# BRIEF:
Copy out all the lines of the data that hold the word "inverter".

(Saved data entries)
· · · ·
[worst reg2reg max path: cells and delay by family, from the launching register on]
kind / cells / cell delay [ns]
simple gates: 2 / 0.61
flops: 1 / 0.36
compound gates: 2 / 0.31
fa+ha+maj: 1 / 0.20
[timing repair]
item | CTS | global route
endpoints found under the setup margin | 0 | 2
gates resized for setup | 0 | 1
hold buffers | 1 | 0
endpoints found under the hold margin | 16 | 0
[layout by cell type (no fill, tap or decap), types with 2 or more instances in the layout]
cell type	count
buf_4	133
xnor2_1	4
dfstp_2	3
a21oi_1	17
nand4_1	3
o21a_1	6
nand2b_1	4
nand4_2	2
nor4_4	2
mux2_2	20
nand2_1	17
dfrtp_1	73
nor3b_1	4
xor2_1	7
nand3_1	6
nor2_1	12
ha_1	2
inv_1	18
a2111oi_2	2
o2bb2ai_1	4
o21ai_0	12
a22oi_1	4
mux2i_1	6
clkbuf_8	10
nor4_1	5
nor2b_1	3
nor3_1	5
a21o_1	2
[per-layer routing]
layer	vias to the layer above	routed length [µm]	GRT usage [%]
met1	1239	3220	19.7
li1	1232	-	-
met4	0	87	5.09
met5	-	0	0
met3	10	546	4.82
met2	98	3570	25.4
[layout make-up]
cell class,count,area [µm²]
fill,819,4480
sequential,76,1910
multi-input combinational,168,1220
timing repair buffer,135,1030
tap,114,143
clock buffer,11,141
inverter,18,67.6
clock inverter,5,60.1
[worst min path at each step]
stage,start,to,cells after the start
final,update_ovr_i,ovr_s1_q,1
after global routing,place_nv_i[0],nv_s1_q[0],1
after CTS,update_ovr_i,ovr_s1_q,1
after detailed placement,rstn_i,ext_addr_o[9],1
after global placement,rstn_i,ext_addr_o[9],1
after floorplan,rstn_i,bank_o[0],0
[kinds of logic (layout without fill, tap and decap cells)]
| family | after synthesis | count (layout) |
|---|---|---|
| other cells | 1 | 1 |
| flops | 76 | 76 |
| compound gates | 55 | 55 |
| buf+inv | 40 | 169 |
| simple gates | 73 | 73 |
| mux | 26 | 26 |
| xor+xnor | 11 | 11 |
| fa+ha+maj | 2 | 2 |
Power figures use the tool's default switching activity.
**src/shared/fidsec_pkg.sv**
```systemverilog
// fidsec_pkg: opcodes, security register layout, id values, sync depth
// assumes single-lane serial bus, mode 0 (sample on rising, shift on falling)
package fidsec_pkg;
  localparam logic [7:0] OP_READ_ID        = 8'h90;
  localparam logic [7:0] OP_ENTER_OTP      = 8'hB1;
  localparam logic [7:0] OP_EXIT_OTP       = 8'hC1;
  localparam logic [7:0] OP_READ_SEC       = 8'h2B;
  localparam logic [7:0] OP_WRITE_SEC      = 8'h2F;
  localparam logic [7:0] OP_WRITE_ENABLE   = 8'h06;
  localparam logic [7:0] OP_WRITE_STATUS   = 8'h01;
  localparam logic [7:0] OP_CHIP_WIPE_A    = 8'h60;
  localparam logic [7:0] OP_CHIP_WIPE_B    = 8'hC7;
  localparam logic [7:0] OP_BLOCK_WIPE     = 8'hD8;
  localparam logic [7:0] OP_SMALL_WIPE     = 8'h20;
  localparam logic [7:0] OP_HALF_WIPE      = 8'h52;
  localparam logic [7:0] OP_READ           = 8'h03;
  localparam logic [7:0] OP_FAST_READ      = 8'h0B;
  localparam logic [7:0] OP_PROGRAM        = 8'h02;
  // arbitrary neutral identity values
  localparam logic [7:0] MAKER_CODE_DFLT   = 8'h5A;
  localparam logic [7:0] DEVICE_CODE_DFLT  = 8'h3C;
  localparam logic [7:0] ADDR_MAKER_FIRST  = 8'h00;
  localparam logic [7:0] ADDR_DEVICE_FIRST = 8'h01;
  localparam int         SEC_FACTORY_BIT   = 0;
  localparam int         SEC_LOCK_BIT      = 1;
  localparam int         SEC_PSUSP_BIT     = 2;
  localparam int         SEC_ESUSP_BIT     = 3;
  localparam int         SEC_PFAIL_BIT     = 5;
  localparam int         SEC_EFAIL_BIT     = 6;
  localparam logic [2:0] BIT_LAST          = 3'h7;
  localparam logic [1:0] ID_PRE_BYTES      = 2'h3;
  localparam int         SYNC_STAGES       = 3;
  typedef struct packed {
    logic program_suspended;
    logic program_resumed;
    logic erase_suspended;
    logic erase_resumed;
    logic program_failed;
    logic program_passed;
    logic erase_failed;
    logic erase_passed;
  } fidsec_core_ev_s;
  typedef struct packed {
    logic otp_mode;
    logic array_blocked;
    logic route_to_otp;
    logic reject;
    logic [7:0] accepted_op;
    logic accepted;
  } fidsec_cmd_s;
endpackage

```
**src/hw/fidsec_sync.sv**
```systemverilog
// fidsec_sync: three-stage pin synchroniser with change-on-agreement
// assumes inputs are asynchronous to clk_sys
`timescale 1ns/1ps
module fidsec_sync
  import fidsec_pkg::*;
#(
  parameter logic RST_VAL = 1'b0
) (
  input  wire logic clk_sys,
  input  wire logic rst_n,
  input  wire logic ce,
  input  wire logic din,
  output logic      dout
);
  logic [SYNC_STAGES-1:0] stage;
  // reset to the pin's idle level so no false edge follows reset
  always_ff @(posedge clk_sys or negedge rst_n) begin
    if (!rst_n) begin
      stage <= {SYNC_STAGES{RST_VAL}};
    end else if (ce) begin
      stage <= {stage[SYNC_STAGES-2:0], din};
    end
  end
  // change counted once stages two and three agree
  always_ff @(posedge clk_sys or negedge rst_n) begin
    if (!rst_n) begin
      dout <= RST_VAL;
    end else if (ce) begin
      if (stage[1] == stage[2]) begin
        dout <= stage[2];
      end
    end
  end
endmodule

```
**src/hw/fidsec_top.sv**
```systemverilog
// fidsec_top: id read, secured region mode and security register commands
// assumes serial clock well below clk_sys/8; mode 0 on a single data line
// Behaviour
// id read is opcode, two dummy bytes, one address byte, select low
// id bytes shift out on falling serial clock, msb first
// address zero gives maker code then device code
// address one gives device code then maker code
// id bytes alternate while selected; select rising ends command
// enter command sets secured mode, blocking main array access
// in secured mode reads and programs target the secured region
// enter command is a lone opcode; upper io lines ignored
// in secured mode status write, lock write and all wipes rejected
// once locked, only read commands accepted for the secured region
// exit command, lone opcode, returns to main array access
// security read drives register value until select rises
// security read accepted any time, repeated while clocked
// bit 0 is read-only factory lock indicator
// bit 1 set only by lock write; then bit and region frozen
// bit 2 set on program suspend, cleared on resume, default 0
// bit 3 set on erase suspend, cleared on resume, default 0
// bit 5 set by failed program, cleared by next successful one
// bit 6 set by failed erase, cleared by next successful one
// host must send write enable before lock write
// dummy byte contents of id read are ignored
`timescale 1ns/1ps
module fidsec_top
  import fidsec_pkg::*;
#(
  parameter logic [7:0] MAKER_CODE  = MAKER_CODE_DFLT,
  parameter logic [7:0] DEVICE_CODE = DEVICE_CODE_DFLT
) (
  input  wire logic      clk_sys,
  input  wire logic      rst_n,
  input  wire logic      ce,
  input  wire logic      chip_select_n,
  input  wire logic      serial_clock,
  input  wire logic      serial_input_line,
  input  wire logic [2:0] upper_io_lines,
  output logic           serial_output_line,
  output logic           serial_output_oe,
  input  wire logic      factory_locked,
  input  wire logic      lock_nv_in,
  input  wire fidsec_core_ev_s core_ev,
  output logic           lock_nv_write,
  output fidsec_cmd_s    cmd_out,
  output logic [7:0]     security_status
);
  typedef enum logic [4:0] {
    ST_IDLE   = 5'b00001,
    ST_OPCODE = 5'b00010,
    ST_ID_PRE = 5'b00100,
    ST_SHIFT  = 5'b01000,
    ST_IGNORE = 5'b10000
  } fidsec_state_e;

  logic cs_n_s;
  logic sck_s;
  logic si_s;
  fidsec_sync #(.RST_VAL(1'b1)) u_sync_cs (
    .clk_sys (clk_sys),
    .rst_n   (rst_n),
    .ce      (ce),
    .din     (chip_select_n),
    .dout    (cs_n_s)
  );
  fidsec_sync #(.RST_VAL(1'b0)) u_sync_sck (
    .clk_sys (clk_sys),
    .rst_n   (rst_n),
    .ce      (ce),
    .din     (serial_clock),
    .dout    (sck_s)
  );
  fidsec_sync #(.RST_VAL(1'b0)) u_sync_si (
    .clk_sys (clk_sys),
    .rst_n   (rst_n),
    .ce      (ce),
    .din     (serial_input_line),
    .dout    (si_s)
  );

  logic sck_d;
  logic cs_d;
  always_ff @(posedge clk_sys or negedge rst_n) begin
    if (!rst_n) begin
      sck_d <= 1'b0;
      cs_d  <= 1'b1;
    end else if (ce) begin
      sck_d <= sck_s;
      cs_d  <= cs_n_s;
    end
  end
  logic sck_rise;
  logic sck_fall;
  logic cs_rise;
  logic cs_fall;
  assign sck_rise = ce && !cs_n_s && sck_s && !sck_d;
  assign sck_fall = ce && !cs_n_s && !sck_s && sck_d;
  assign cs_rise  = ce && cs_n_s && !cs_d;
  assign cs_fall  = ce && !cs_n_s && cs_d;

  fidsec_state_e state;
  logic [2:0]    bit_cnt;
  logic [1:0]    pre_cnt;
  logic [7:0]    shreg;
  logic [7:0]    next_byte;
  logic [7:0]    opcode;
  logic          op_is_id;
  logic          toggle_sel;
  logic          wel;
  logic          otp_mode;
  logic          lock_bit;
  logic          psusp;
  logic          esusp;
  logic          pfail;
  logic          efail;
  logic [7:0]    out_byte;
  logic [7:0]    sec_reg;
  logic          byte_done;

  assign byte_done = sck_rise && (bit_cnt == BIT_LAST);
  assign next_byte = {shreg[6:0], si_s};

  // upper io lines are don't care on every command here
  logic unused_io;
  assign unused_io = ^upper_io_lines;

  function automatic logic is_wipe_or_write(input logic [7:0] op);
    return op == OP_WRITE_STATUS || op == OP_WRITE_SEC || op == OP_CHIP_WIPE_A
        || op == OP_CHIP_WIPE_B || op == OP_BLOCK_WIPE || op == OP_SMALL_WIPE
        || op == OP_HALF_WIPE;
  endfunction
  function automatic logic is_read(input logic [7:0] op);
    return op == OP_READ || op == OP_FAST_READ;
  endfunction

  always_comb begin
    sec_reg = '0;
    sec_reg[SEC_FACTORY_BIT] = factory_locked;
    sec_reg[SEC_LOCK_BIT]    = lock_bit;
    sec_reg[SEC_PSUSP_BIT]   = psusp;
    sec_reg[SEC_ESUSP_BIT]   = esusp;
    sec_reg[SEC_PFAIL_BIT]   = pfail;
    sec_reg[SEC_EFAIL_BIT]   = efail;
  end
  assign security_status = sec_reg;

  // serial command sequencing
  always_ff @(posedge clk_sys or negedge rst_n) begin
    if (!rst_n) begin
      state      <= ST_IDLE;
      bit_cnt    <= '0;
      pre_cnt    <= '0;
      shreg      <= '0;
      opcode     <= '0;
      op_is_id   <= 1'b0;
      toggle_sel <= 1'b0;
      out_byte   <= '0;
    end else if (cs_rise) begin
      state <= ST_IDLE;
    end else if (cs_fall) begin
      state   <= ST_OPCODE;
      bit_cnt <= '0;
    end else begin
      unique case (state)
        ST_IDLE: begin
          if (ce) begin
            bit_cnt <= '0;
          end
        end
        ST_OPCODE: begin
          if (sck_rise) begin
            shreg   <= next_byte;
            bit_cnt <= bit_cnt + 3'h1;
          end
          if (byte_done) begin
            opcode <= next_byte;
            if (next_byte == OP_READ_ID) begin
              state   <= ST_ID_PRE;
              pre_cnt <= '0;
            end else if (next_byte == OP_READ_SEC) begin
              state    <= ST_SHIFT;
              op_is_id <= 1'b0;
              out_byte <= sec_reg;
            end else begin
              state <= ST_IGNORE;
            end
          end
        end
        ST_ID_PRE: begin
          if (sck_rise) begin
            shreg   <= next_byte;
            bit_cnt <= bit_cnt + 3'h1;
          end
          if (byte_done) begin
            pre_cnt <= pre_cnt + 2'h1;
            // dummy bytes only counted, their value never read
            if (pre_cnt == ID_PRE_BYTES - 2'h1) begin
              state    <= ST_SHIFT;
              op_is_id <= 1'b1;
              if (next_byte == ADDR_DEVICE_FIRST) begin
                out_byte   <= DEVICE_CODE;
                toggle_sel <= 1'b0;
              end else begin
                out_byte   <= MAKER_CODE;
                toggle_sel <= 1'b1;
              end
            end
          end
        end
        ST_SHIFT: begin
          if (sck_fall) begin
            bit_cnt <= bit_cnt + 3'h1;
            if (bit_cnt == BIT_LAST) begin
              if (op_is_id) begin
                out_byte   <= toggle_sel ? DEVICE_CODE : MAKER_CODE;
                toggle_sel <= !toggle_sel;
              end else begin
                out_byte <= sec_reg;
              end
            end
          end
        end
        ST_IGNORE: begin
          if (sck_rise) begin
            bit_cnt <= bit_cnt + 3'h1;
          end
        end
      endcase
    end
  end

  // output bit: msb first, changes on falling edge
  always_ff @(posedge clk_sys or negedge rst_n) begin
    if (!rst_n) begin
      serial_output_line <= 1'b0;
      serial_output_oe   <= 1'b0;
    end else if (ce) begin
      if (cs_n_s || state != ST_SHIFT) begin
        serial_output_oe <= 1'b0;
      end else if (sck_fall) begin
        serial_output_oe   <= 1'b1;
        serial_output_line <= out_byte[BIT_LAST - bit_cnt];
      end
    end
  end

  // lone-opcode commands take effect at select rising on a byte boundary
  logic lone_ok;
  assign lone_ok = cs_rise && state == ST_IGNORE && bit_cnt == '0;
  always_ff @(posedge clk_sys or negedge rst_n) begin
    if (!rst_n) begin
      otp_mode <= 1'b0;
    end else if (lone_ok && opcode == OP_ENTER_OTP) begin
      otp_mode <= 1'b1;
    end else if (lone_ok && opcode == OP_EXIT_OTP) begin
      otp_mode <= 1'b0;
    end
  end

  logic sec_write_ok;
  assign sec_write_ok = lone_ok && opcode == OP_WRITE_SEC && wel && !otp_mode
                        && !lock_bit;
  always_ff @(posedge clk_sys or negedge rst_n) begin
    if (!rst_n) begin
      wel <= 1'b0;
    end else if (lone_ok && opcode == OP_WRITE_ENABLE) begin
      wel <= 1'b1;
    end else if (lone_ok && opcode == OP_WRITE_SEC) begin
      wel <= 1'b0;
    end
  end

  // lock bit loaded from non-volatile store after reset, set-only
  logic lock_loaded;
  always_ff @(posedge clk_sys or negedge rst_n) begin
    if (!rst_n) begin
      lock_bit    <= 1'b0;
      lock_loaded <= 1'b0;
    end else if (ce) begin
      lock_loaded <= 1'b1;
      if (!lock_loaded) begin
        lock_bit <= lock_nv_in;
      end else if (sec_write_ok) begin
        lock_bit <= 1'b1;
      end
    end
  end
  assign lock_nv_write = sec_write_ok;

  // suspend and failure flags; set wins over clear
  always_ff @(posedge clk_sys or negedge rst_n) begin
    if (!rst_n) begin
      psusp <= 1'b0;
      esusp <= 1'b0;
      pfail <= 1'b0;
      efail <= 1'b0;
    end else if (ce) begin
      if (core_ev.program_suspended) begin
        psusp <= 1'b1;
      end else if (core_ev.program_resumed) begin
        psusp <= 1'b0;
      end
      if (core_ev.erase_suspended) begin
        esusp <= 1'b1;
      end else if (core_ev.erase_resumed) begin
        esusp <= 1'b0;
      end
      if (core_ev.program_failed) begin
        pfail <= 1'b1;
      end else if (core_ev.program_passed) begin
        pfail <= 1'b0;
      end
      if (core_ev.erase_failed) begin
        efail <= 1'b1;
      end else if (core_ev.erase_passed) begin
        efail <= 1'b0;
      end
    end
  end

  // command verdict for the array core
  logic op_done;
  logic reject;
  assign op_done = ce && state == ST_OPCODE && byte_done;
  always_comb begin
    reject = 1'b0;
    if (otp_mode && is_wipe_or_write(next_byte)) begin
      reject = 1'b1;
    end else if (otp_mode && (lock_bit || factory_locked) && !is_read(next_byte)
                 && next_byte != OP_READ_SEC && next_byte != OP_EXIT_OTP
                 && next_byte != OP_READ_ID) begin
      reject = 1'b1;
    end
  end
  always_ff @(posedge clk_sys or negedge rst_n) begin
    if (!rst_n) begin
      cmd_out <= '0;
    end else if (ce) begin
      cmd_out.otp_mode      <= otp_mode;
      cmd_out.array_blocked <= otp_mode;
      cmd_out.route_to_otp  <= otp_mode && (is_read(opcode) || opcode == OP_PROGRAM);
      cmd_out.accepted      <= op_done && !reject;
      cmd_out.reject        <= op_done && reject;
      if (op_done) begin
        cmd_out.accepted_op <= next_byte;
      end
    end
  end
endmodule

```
· · · ·
# SOLUTION TO THIS EXERCISE:
inverter,18,67.6
clock inverter,5,60.1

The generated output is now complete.